Some people with schizophrenia may have a vitamin deficiency

A new hypothesis from researchers at the University of Toronto links a vitamin deficiency with schizophrenia and could have profound implications for treating psychosis in developing nations.

Mothers who experience famine in the first trimester of pregnancy are twice as likely to have offspring who develop schizophrenia. Researchers have long suspected a nutrient deficiency is to blame, and the new hypothesis suggests it could be niacin, also known as vitamin B3.

Professor Esme Fuller-Thomson from the University of Toronto came up with the idea after seeing a study done in India that showed a link between schizophrenia and a variant of a gene that reduces the body’s ability to process niacin, which occurs in meat, poultry, fish and eggs.

Identifying the gene variant could also explain another medical mystery – why some people with schizophrenia do not develop reddened skin with a burning, tingling sensation in the same way that most people do when given high doses of niacin. These patients may simply be unable to absorb the vitamin.

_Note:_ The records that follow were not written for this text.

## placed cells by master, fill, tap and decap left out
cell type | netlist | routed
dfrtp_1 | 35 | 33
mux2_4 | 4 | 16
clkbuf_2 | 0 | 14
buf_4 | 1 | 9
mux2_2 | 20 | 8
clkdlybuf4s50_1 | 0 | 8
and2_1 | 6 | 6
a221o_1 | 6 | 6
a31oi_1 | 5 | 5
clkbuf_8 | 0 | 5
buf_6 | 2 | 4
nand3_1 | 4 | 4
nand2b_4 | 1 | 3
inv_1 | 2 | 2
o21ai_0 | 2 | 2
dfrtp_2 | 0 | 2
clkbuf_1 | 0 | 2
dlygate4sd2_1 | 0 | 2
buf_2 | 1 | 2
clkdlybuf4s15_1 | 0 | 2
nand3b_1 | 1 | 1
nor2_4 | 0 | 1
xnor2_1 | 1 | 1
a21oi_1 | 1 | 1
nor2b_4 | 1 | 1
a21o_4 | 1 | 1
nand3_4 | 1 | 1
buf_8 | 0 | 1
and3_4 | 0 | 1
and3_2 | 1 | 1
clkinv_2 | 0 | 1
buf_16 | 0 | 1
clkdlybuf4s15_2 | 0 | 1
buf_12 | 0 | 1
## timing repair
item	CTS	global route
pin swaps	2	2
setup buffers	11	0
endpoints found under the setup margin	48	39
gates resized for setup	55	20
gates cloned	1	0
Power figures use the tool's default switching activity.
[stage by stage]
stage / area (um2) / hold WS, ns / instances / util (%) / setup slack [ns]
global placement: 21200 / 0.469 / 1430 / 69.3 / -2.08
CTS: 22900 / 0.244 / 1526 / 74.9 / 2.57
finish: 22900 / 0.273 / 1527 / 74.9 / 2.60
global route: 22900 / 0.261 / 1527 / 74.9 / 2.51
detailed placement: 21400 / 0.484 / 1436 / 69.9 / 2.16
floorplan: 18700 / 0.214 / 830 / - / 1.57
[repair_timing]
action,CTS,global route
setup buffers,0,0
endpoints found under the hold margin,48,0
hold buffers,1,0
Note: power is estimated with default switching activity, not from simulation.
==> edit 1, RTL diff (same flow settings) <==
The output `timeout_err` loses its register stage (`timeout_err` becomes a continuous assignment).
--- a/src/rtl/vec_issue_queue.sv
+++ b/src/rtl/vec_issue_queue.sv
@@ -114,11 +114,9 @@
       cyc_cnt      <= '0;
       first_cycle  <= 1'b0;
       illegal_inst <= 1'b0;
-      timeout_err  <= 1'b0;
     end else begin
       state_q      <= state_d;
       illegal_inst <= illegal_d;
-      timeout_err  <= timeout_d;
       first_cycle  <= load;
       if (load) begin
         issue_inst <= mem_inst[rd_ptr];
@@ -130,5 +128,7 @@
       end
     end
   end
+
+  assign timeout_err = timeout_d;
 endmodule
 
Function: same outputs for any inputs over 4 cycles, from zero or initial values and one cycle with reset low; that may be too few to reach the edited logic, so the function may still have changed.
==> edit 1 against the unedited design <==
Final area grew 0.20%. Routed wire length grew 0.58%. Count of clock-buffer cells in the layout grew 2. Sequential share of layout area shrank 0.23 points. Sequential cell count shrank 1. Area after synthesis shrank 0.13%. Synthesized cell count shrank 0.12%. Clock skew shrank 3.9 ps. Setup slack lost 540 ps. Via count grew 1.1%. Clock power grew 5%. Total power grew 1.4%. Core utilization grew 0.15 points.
File: config.mk
export PLATFORM = sky130hd
export DESIGN_NAME = operand_entry
export DESIGN_NICKNAME = d
export VERILOG_FILES = /design/src/rtl/operand_entry.sv
export SDC_FILE = /design/constraint.sdc
export NUM_CORES = 1
export LEC_CHECK = 0
export CORE_MARGIN = 3
export CORE_UTILIZATION = 40
export CTS_CLUSTER_SIZE = 12
export DETAILED_ROUTE_END_ITERATION = 8
export GPL_TIMING_DRIVEN = 0
export PLACE_DENSITY = 0.69
export REMOVE_ABC_BUFFERS = 1
export SKIP_LAST_GASP = 1
export SYNTH_ARGS = -nofsm -noshare
export SYNTH_HDL_FRONTEND = slang
export SYNTH_SLANG_ARGS = --single-unit
File: constraint.sdc
create_clock -name MAX10_CLK1_50 -period 2.7 [get_ports MAX10_CLK1_50]
set_input_delay 0.54 -clock MAX10_CLK1_50 [delete_from_list [all_inputs] [get_ports MAX10_CLK1_50]]
set_output_delay 0.54 -clock MAX10_CLK1_50 [all_outputs]
set_load 0.1 [all_outputs]
[src/rtl/inst_fetch_unit_pkg.sv]
// Shared fetch-side definitions: state encoding and instruction size.
// Kept generic so the data-side requester can reuse the same encoding.
package inst_fetch_unit_pkg;

  localparam int INST_BYTES = 4;

  typedef logic [1:0] fetch_state_t;

  localparam fetch_state_t ST_FETCH = 2'd0;
  localparam fetch_state_t ST_WAIT  = 2'd1;
  localparam fetch_state_t ST_VALID = 2'd2;
  localparam fetch_state_t ST_HALT  = 2'd3;

endpackage

[src/rtl/fetch_timer.sv]
// Clearable wait counter; expire flags the cycle whose increment
// brings the count up to TIMEOUT_CYCLES.
module fetch_timer #(
  parameter  int TIMEOUT_CYCLES = 15,
  localparam int CNT_W          = $clog2(TIMEOUT_CYCLES + 1)
) (
  input  logic clk,
  input  logic reset,
  input  logic clear,
  input  logic enable,
  output logic expire
);

  localparam logic [CNT_W-1:0] LAST = CNT_W'(TIMEOUT_CYCLES - 1);

  logic [CNT_W-1:0] count;

  always_ff @(posedge clk) begin
    if (reset || clear)
      count <= '0;
    else if (enable)
      count <= count + CNT_W'(1);
  end

  assign expire = enable && (count == LAST);

endmodule

[src/rtl/inst_fetch_unit.sv]
// Single-outstanding instruction fetcher: FETCH -> WAIT -> VALID loop,
// redirect support, sticky error with HALT on timeout or misaligned target.
module inst_fetch_unit
  import inst_fetch_unit_pkg::*;
#(
  parameter logic [31:0] RESET_PC       = 32'h0000_0000,
  parameter int          TIMEOUT_CYCLES = 15
) (
  input  logic        clk,
  input  logic        reset,
  output logic [31:0] mem_address,
  input  logic [31:0] mem_read_data,
  input  logic        mem_ready,
  input  logic        redirect_valid,
  input  logic [31:0] redirect_pc,
  input  logic        inst_accept,
  output logic [31:0] inst_out,
  output logic [31:0] pc_out,
  output logic        inst_valid,
  output logic        fetch_error
);

  fetch_state_t state;
  logic [31:0]  pc;
  logic [31:0]  pc_next;
  logic         misaligned;
  logic         expire;

  assign pc_next    = pc + 32'(INST_BYTES);
  assign misaligned = redirect_pc[1:0] != 2'b00;

  fetch_timer #(.TIMEOUT_CYCLES(TIMEOUT_CYCLES)) u_timer (
    .clk    (clk),
    .reset  (reset),
    .clear  (state == ST_FETCH),
    .enable (state == ST_WAIT),
    .expire (expire)
  );

  // mem_address is only written on transitions into FETCH, so it stays
  // frozen through WAIT/VALID and holds its last value in HALT.
  always_ff @(posedge clk) begin
    if (reset) begin
      state       <= ST_FETCH;
      pc          <= RESET_PC;
      mem_address <= RESET_PC;
      inst_out    <= '0;
      pc_out      <= RESET_PC;
      inst_valid  <= 1'b0;
      fetch_error <= 1'b0;
    end else if (state != ST_HALT && redirect_valid) begin
      inst_valid <= 1'b0;
      if (misaligned) begin
        fetch_error <= 1'b1;
        state       <= ST_HALT;
      end else begin
        pc          <= redirect_pc;
        mem_address <= redirect_pc;
        state       <= ST_FETCH;
      end
    end else begin
      case (state)
        ST_FETCH: state <= ST_WAIT;
        ST_WAIT: begin
          if (mem_ready) begin
            inst_out   <= mem_read_data;
            pc_out     <= pc;
            inst_valid <= 1'b1;
            state      <= ST_VALID;
          end else if (expire) begin
            fetch_error <= 1'b1;
            state       <= ST_HALT;
          end
        end
        ST_VALID: begin
          if (inst_accept) begin
            inst_valid  <= 1'b0;
            pc          <= pc_next;
            mem_address <= pc_next;
            state       <= ST_FETCH;
          end
        end
        default: ;
      endcase
    end
  end

endmodule

[config.mk]
export PLATFORM = sky130hd
export DESIGN_NAME = inst_fetch_unit
export DESIGN_NICKNAME = d
export VERILOG_FILES = /design/src/rtl/inst_fetch_unit_pkg.sv /design/src/rtl/fetch_timer.sv /design/src/rtl/inst_fetch_unit.sv
export SDC_FILE = /design/constraint.sdc
export NUM_CORES = 1
export LEC_CHECK = 0
export CORE_UTILIZATION = 40
export DETAILED_ROUTE_END_ITERATION = 6
export MAX_ROUTING_LAYER = met4
export PLACE_DENSITY = 0.72
export SETUP_SLACK_MARGIN = 0.4
export SLEW_MARGIN = 20
export SYNTH_ARGS = -nofsm -noshare
export SYNTH_HDL_FRONTEND = slang
export SYNTH_SLANG_ARGS = --single-unit
[constraint.sdc]
create_clock -name clk -period 2.2 [get_ports clk]
set_input_delay 0.33 -clock clk [delete_from_list [all_inputs] [get_ports clk]]
set_output_delay 0.33 -clock clk [all_outputs]
set_load 0.005 [all_outputs]
Word level (Yosys, flattened, before mapping)
Cells that the tools add are included.

cells by class
  $add $sub $neg = 2
  multipliers = 0
  div/mod/pow operators = 0
  $lt $le $gt $ge = 0
  equality and inequality tests = 11
  shift-type cells = 0
  muxes and demuxes = 18
  bitwise logic cells = 1
  reductions and logical operators = 17

operators by type and width
  cell                   number
  $mux 32                4
  $add 32x3->32 const B  1
  $reduce_and 3->1       4
  $reduce_bool 2->1      6
  $mux 2                 5
  $ne 2x2->1 const B     5
  $mux 1                 7
  $pmux 2 s3             1
  $add 4x1->4 const B    1
  $eq 4x4->1 const B     1
  $ne 4x4->1 const B     1
  $reduce_and 4->1       1
  $reduce_bool 4->1      1
  $ne 3x3->1 const B     1
  $eq 2x1->1 const B     1
  $eq 2x2->1 const B     1
  $logic_and 1x1->1      2
  $logic_not 2->1        1
  $ne 2x1->1 const B     1
  $pmux 1 s2             1
  $reduce_or 2->1        1
  $logic_or 1x1->1       1
  $not 1->1              1

word-level totals
  register bits after elaboration = 104
  bits in latches = 0
  RAM bits = 0
  bits in read-only memories = 0
  input port bits = 69
  output and inout port bits = 98
  logic and storage cells = 56
  memories kept = 0

Longest topological paths before layout
Gate-level depths: netlist of the first run.

  word-level depth = 6
  gate-level depth with buffers = 7
  gate-level depth less buffers = 5

Hierarchy
Synthesis of the first run repeated with hierarchy kept, for this count alone.

unflattened totals
  cell total of the unflattened synthesis = 609
  area, all modules = 4,653.2 um2

by module, submodules not included
  module           instances  cells an instance  area each (um2)  sequential area each (um2)
  inst_fetch_unit  1          590                4,451.8          2,001.9
  fetch_timer      1          19                 201.4            80.1

Worst setup path before layout of the first run
Ideal clock, no wire load.

  path type = reg2reg
  start = reg pc[2]
  end = reg pc[26]
  data arrival time = 1.702 ns
  setup slack = 0.364 ns
  stages on the path, launching flop included = 7
  buffers on the path = 1
  clock period less this slack = 1.836 ns
  cell sequence = dfxtp_1 ha_1 clkbuf_1 nand4_1 or4_1 o31ai_1 o211ai_1

between the ends
  longest elaborated chain between the ends = 4

RTL lines
  what                    line                   text
  from (decl)             inst_fetch_unit.sv:24  logic [31:0] pc;
  from (signal assigned)  inst_fetch_unit.sv:57  pc <= redirect_pc;
  from (signal assigned)  inst_fetch_unit.sv:78  pc <= pc_next;
  $add 32x3->32           inst_fetch_unit.sv:29  assign pc_next = pc + 32'(INST_BYTES);
  $mux 32                 inst_fetch_unit.sv:76  if (inst_accept) begin
  $mux 32                 inst_fetch_unit.sv:62  case (state)
  $mux 32                 inst_fetch_unit.sv:51  end else if (state != ST_HALT && redirect_valid) begin

Every way passes these cells. The select of a mux whose other input is x is not followed.
A chain may end at the register's enable or synchronous reset.

Worst setup path in the final report of the first run
  start = reg pc[2]
  end = reg pc[22]

The elaborated chain is that of the path after synthesis.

The niacin hypothesis also fits with a now-rare disease known as pellagra. Between 1906 and 1940, pellagra was the leading cause of death in psychiatric institutions in the USA. Its symptoms include dermatitis, dementia and death, and in up to 10% of cases leads to active psychosis, which mimics schizophrenia. Treatment with niacin quickly and permanently cures the condition, which is now rare thanks to the widespread fortification of flour with niacin.

Pellagra patients usually present with a bad rash, but in people with the gene variant that reduces niacin uptake, patients could show the symptoms of psychosis without the associated dermatitis, leading to a misdiagnosis of schizophrenia.

Fuller-Thomson suspects that such misdiagnosis might be occurring in poorer countries. Studies by the World Health Organization show that patients with schizophrenia in developing countries recover at a higher rate than those in the West. This discrepancy could be explained if some of those patients did not actually have schizophrenia at all, but instead were suffering from pellagra. In such cases, their symptoms could be cured simply by being in a hospital where niacin-rich food was served to them.

The new hypothesis could allow many patients in poorer countries to be quickly and cheaply healed, and it also sheds new light on the connections between nutrition and wellbeing. This knowledge could also lead to broader applications in western countries, as the chemical drivers of brain function become clearer and better understood.